Dans une récente tribune, José Castano analyse les propos de Mathilde Panot comme un appel explicite à la sédition en cas d’alternance politique.
La tension politique monte d’un cran à l’approche des échéances électorales futures. S’appuyant sur des déclarations formulées en février 2026 par Mathilde Panot, cheffe de file des députés insoumis à l’Assemblée nationale, l’essayiste José Castano livre une analyse alarmiste de la stratégie de La France Insoumise (LFI). Au cœur de son inquiétude : la réaction du parti de gauche en cas de victoire du Rassemblement National à l’élection présidentielle de 2027.

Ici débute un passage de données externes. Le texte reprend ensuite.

**src/rtl/tick_meter_pkg.sv**
```systemverilog
// tick_meter_pkg: shared types and default constants for the tick period meter.
//   meter_state_t   - measurement FSM states
//   DEF_CNT_W       - default counter/output width
//   DEF_TIMEOUT     - default abort limit in clk cycles
//   DEF_SYNC_STAGES - default synchronizer depth
package tick_meter_pkg;

    typedef enum logic [1:0] {
        IDLE = 2'd0,
        ARM  = 2'd1,
        MEAS = 2'd2,
        HOLD = 2'd3
    } meter_state_t;

    localparam int unsigned DEF_CNT_W       = 32;
    localparam int unsigned DEF_TIMEOUT     = 100000000;
    localparam int unsigned DEF_SYNC_STAGES = 2;

endpackage

```
**src/rtl/tick_period_meter_if.sv**
```systemverilog
// tick_period_meter_if: request/result bundle of the tick period meter.
//   start     - single-cycle request to begin one measurement
//   ready     - consumer accepts the current result
//   valid     - result available, held until accepted
//   period    - measured period in clk cycles
//   high_time - clk cycles the input was high within the period
//   timeout   - result is an aborted measurement
//   busy      - meter is not idle
// Modports: master = consumer side, slave = meter side.
interface tick_period_meter_if import tick_meter_pkg::*; #(
    parameter int unsigned CNT_W = DEF_CNT_W
);
    logic             start;
    logic             ready;
    logic             valid;
    logic [CNT_W-1:0] period;
    logic [CNT_W-1:0] high_time;
    logic             timeout;
    logic             busy;

    modport master (
        output start,
        output ready,
        input  valid,
        input  period,
        input  high_time,
        input  timeout,
        input  busy
    );

    modport slave (
        input  start,
        input  ready,
        output valid,
        output period,
        output high_time,
        output timeout,
        output busy
    );
endinterface

```
**src/rtl/sync_edge_det.sv**
```systemverilog
// sync_edge_det: synchronizes an asynchronous level and flags its rising edges.
//   clk_i      - system clock
//   reset_i    - synchronous active-high reset
//   async_in_i - asynchronous input
//   lvl_o      - synchronized level (SYNC_STAGES flops deep)
//   rise_o     - one-cycle pulse when lvl_o goes 0 -> 1
module sync_edge_det import tick_meter_pkg::*; #(
    parameter int unsigned SYNC_STAGES = DEF_SYNC_STAGES
) (
    input  logic clk_i,
    input  logic reset_i,
    input  logic async_in_i,
    output logic lvl_o,
    output logic rise_o
);

    logic [SYNC_STAGES-1:0] sync_q;
    logic                   lvl_prev_q;

    always_ff @(posedge clk_i) begin
        if (reset_i) begin
            sync_q     <= '0;
            lvl_prev_q <= 1'b0;
        end else begin
            sync_q     <= {sync_q[SYNC_STAGES-2:0], async_in_i};
            lvl_prev_q <= sync_q[SYNC_STAGES-1];
        end
    end

    assign lvl_o  = sync_q[SYNC_STAGES-1];
    assign rise_o = lvl_o & ~lvl_prev_q;

endmodule

```
**src/rtl/tick_period_meter.sv**
```systemverilog
// tick_period_meter: measures the period (and optionally the high time) of a slow
// asynchronous tick in system clock cycles, one measurement per start request.
//   clk_i    - system clock
//   reset_i  - synchronous active-high reset
//   sig_in_i - asynchronous tick to measure
//   meter_io - request/result bundle (slave side)
// Build option: define TICK_METER_DUTY_EN to implement the high-time counter;
// otherwise high_time is tied to 0.
module tick_period_meter import tick_meter_pkg::*; #(
    parameter int unsigned CNT_W       = DEF_CNT_W,
    parameter int unsigned TIMEOUT     = DEF_TIMEOUT,
    parameter int unsigned SYNC_STAGES = DEF_SYNC_STAGES
) (
    input  logic                clk_i,
    input  logic                reset_i,
    input  logic                sig_in_i,
    tick_period_meter_if.slave  meter_io
);

    localparam logic [CNT_W-1:0] TimeoutVal = CNT_W'(TIMEOUT);

    logic rise;
`ifdef TICK_METER_DUTY_EN
    logic lvl;
`endif

    sync_edge_det #(
        .SYNC_STAGES(SYNC_STAGES)
    ) u_sync (
        .clk_i      (clk_i),
        .reset_i    (reset_i),
        .async_in_i (sig_in_i),
`ifdef TICK_METER_DUTY_EN
        .lvl_o      (lvl),
`else
        .lvl_o      (),
`endif
        .rise_o     (rise)
    );

    meter_state_t     state_q, state_d;
    // Shared counter: wait count in ARM, period count in MEAS.
    logic [CNT_W-1:0] cnt_q, cnt_d;
    logic [CNT_W-1:0] period_q, period_d;
    logic             timeout_q, timeout_d;
`ifdef TICK_METER_DUTY_EN
    logic [CNT_W-1:0] hcnt_q, hcnt_d;
    logic [CNT_W-1:0] high_q, high_d;
`endif

    always_comb begin
        state_d   = state_q;
        cnt_d     = cnt_q;
        period_d  = period_q;
        timeout_d = timeout_q;
`ifdef TICK_METER_DUTY_EN
        hcnt_d    = hcnt_q;
        high_d    = high_q;
`endif
        unique case (state_q)
            IDLE: begin
                if (meter_io.start) begin
                    state_d = ARM;
                    cnt_d   = '0;
                end
            end
            ARM: begin
                if (rise) begin
                    // Opening-edge cycle counts toward the period and is high.
                    state_d = MEAS;
                    cnt_d   = CNT_W'(1);
`ifdef TICK_METER_DUTY_EN
                    hcnt_d  = CNT_W'(1);
`endif
                end else if (cnt_q == TimeoutVal) begin
                    state_d   = HOLD;
                    timeout_d = 1'b1;
                    period_d  = '0;
`ifdef TICK_METER_DUTY_EN
                    high_d    = '0;
`endif
                end else begin
                    cnt_d = cnt_q + CNT_W'(1);
                end
            end
            MEAS: begin
                if (rise) begin
                    // Closing-edge cycle belongs to the next period.
                    state_d   = HOLD;
                    timeout_d = 1'b0;
                    period_d  = cnt_q;
`ifdef TICK_METER_DUTY_EN
                    high_d    = hcnt_q;
`endif
                end else if (cnt_q == TimeoutVal) begin
                    state_d   = HOLD;
                    timeout_d = 1'b1;
                    period_d  = '0;
`ifdef TICK_METER_DUTY_EN
                    high_d    = '0;
`endif
                end else begin
                    cnt_d  = cnt_q + CNT_W'(1);
`ifdef TICK_METER_DUTY_EN
                    hcnt_d = hcnt_q + CNT_W'(lvl);
`endif
                end
            end
            HOLD: begin
                if (meter_io.ready) begin
                    state_d = IDLE;
                end
            end
            default: state_d = IDLE;
        endcase
    end

    always_ff @(posedge clk_i) begin
        if (reset_i) begin
            state_q   <= IDLE;
            cnt_q     <= '0;
            period_q  <= '0;
            timeout_q <= 1'b0;
`ifdef TICK_METER_DUTY_EN
            hcnt_q    <= '0;
            high_q    <= '0;
`endif
        end else begin
            state_q   <= state_d;
            cnt_q     <= cnt_d;
            period_q  <= period_d;
            timeout_q <= timeout_d;
`ifdef TICK_METER_DUTY_EN
            hcnt_q    <= hcnt_d;
            high_q    <= high_d;
`endif
        end
    end

    assign meter_io.valid     = (state_q == HOLD);
    assign meter_io.busy      = (state_q != IDLE);
    assign meter_io.period    = period_q;
    assign meter_io.timeout   = timeout_q;
`ifdef TICK_METER_DUTY_EN
    assign meter_io.high_time = high_q;
`else
    assign meter_io.high_time = '0;
`endif

endmodule

```
**src/flat_wrapper.sv**
```systemverilog
// flat-port wrapper written by rule: the top's interface ports become plain ports
module tick_period_meter_flat import tick_meter_pkg::*;
#(
    parameter int unsigned CNT_W       = DEF_CNT_W,
    parameter int unsigned TIMEOUT     = DEF_TIMEOUT,
    parameter int unsigned SYNC_STAGES = DEF_SYNC_STAGES
)
  (clk_i, reset_i, sig_in_i, meter_io_start, meter_io_ready, meter_io_valid, meter_io_period, meter_io_high_time, meter_io_timeout, meter_io_busy);
  tick_period_meter_if #(.CNT_W(CNT_W)) meter_io_i ();
  input  logic clk_i;
  input  logic reset_i;
  input  logic sig_in_i;
  input wire logic [$bits(meter_io_i.start)-1:0] meter_io_start;
  input wire logic [$bits(meter_io_i.ready)-1:0] meter_io_ready;
  output wire logic [$bits(meter_io_i.valid)-1:0] meter_io_valid;
  output wire logic [$bits(meter_io_i.period)-1:0] meter_io_period;
  output wire logic [$bits(meter_io_i.high_time)-1:0] meter_io_high_time;
  output wire logic [$bits(meter_io_i.timeout)-1:0] meter_io_timeout;
  output wire logic [$bits(meter_io_i.busy)-1:0] meter_io_busy;
  assign meter_io_i.start = meter_io_start;
  assign meter_io_i.ready = meter_io_ready;
  assign meter_io_valid = meter_io_i.valid;
  assign meter_io_period = meter_io_i.period;
  assign meter_io_high_time = meter_io_i.high_time;
  assign meter_io_timeout = meter_io_i.timeout;
  assign meter_io_busy = meter_io_i.busy;
  tick_period_meter #(.CNT_W(CNT_W), .TIMEOUT(TIMEOUT), .SYNC_STAGES(SYNC_STAGES)) u_core (.clk_i(clk_i), .reset_i(reset_i), .sig_in_i(sig_in_i), .meter_io(meter_io_i));
endmodule
```
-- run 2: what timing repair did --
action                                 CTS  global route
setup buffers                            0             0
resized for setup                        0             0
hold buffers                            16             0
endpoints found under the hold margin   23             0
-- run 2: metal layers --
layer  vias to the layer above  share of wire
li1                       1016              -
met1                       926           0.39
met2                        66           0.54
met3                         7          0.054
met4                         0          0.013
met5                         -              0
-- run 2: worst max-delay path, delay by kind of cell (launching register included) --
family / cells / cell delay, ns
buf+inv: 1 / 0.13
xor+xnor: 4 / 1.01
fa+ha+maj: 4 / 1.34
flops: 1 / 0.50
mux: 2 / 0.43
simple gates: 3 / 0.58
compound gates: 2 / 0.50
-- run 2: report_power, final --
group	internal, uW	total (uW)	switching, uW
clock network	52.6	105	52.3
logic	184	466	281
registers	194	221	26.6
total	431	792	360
==> src/rtl/mux_pkg.sv <==
// Shared types and constants for the button-driven mux select generator.
package mux_pkg;

  typedef enum logic [1:0] {
    REL       = 2'd0,
    PRESS_CHK = 2'd1,
    PRS       = 2'd2,
    REL_CHK   = 2'd3
  } deb_state_t;

  localparam int DEB_CYCLES_DEF        = 8;
  localparam int PERIOD_ZERO_MEANS_256 = 256;

  // Last prescaler value of a period; a programmed period of 0 stands for 256.
  function automatic logic [7:0] presc_last(input logic [7:0] period);
    if (period == 8'd0) return 8'(PERIOD_ZERO_MEANS_256 - 1);
    return period - 8'd1;
  endfunction

endpackage

==> src/rtl/btn_debounce.sv <==
// Two-flop synchronizer for the four live inputs plus a debouncer on the
// select button that emits a one-cycle press pulse.
module btn_debounce
  import mux_pkg::*;
#(
  parameter int DEB_CYCLES = DEB_CYCLES_DEF
) (
  input  logic       clk,
  input  logic       rst,
  input  logic       ena,
  input  logic [3:0] raw,
  output logic [2:0] levels,
  output logic       press
);

  localparam logic [3:0] DEB_LAST = 4'(DEB_CYCLES - 1);

  logic [3:0] sync_p0;
  logic [3:0] sync_p1;
  deb_state_t state;
  logic [3:0] cnt;
  logic       btn;

  assign btn    = sync_p1[0];
  assign levels = sync_p1[3:1];

  // Entering a check state counts the current sample as the first stable one.
  always_ff @(posedge clk or posedge rst) begin
    if (rst) begin
      sync_p0 <= '0;
      sync_p1 <= '0;
      state   <= REL;
      cnt     <= '0;
      press   <= 1'b0;
    end else if (ena) begin
      sync_p0 <= raw;
      sync_p1 <= sync_p0;
      press   <= 1'b0;
      case (state)
        REL: begin
          if (btn) begin
            state <= PRESS_CHK;
            cnt   <= 4'd1;
          end
        end
        PRESS_CHK: begin
          if (!btn) begin
            state <= REL;
            cnt   <= '0;
          end else if (cnt == DEB_LAST) begin
            state <= PRS;
            cnt   <= '0;
            press <= 1'b1;
          end else begin
            cnt <= cnt + 4'd1;
          end
        end
        PRS: begin
          if (!btn) begin
            state <= REL_CHK;
            cnt   <= 4'd1;
          end
        end
        REL_CHK: begin
          if (btn) begin
            state <= PRS;
            cnt   <= '0;
          end else if (cnt == DEB_LAST) begin
            state <= REL;
            cnt   <= '0;
          end else begin
            cnt <= cnt + 4'd1;
          end
        end
        default: begin
          state <= REL;
          cnt   <= '0;
        end
      endcase
    end
  end

endmodule

==> src/rtl/mux_sel_driver.sv <==
// Mux select generator: sel toggles on debounced presses (manual) or on a
// programmable prescaler tick (auto); data bits pass through synchronized.
module mux_sel_driver
  import mux_pkg::*;
#(
  parameter int DEB_CYCLES = DEB_CYCLES_DEF
) (
  input  logic       clk,
  input  logic       rst,
  input  logic       ena,
  input  logic [7:0] ui_in,
  input  logic [7:0] uio_in,
  output logic [7:0] uo_out,
  output logic [7:0] uio_out,
  output logic [7:0] uio_oe
);

  logic [2:0] levels;
  logic       press;
  logic       mode;
  logic [7:0] presc;
  logic [7:0] period;
  logic       tick;
  logic       sel;
  logic [3:0] tcnt;
  logic       unused_ui;

  assign unused_ui = &{1'b0, ui_in[7:4]};
  assign mode      = levels[0];

  btn_debounce #(
    .DEB_CYCLES(DEB_CYCLES)
  ) u_deb (
    .clk   (clk),
    .rst   (rst),
    .ena   (ena),
    .raw   (ui_in[3:0]),
    .levels(levels),
    .press (press)
  );

  // Manual mode holds the prescaler in clear, so the period is re-latched
  // every cycle there and auto mode always starts with the current uio_in.
  always_ff @(posedge clk or posedge rst) begin
    if (rst) begin
      presc  <= '0;
      period <= '0;
      tick   <= 1'b0;
      sel    <= 1'b0;
      tcnt   <= '0;
    end else if (ena) begin
      if (press || tick) begin
        sel  <= ~sel;
        tcnt <= tcnt + 4'd1;
      end
      tick <= 1'b0;
      if (!mode || press) begin
        presc  <= '0;
        period <= uio_in;
      end else if (presc == presc_last(period)) begin
        presc  <= '0;
        period <= uio_in;
        tick   <= 1'b1;
      end else begin
        presc <= presc + 8'd1;
      end
    end
  end

  assign uo_out  = {tcnt, ~sel, sel, levels[2], levels[1]};
  assign uio_out = '0;
  assign uio_oe  = '0;

endmodule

Le refus du verdict des urnes
Pour José Castano, les propos de la députée sont sans équivoque. En déclarant que son camp n’acceptera « jamais que dans notre pays le fascisme prenne le pouvoir par les urnes », Mathilde Panot aurait, selon l’auteur, franchi une ligne rouge démocratique. L’essayiste y voit un appel « à demi-mot » à la violence et au rejet du suffrage universel si celui-ci ne leur est pas favorable.
« Panot appelait ainsi ses militants à utiliser la violence pour imposer aux Français un pouvoir qu’ils auraient rejeté dans les urnes », écrit José Castano. Il évoque un scénario sombre mêlant « sédition armée, grève générale » et mobilisation des quartiers populaires, craignant que cette rhétorique ne transforme d’éventuelles émeutes en une véritable « guerre civile ».
L’antifascisme comme arme sémantique
L’auteur dénonce par ailleurs l’utilisation systématique du terme « fascisme » par LFI pour qualifier la droite nationale. Selon lui, cette terminologie agit comme un « paravent idéal pour justifier la violence » et délégitimer l’adversaire politique. « C’est un mot crié pour ne plus penser, un gourdin brandi pour frapper tout ce qui lui résiste », analyse-t-il.
En installant l’idée qu’une victoire du RN serait une « usurpation morale » plutôt qu’une alternance légitime, LFI chercherait, d’après José Castano, à « absoudre par avance toutes les violences ». Il considère que cette stratégie vise à « abolir le débat » et à « transformer l’adversaire en monstre » pour mieux refuser le jeu démocratique classique.
La crainte d’une instabilité majeure
La tribune conclut sur une mise en garde sévère concernant la stabilité institutionnelle du pays en 2027. José Castano estime que pour l’ultra-gauche, une victoire électorale de leurs opposants serait perçue comme « un coup d’État », rendant dès lors « l’ordre une oppression » et « la nation un crime ».
« Tout serait donc permis ; rien ne s’opposerait à la fureur de la rue », prévient-il, y voyant une conception de la démocratie qui promet « des jours bien sombres » pour l’avenir politique de la France. L’auteur insiste sur le fait que cette posture ne relève plus de la simple opposition idéologique, mais d’une « stratégie de survie » politique consistant à « gouverner par la peur ».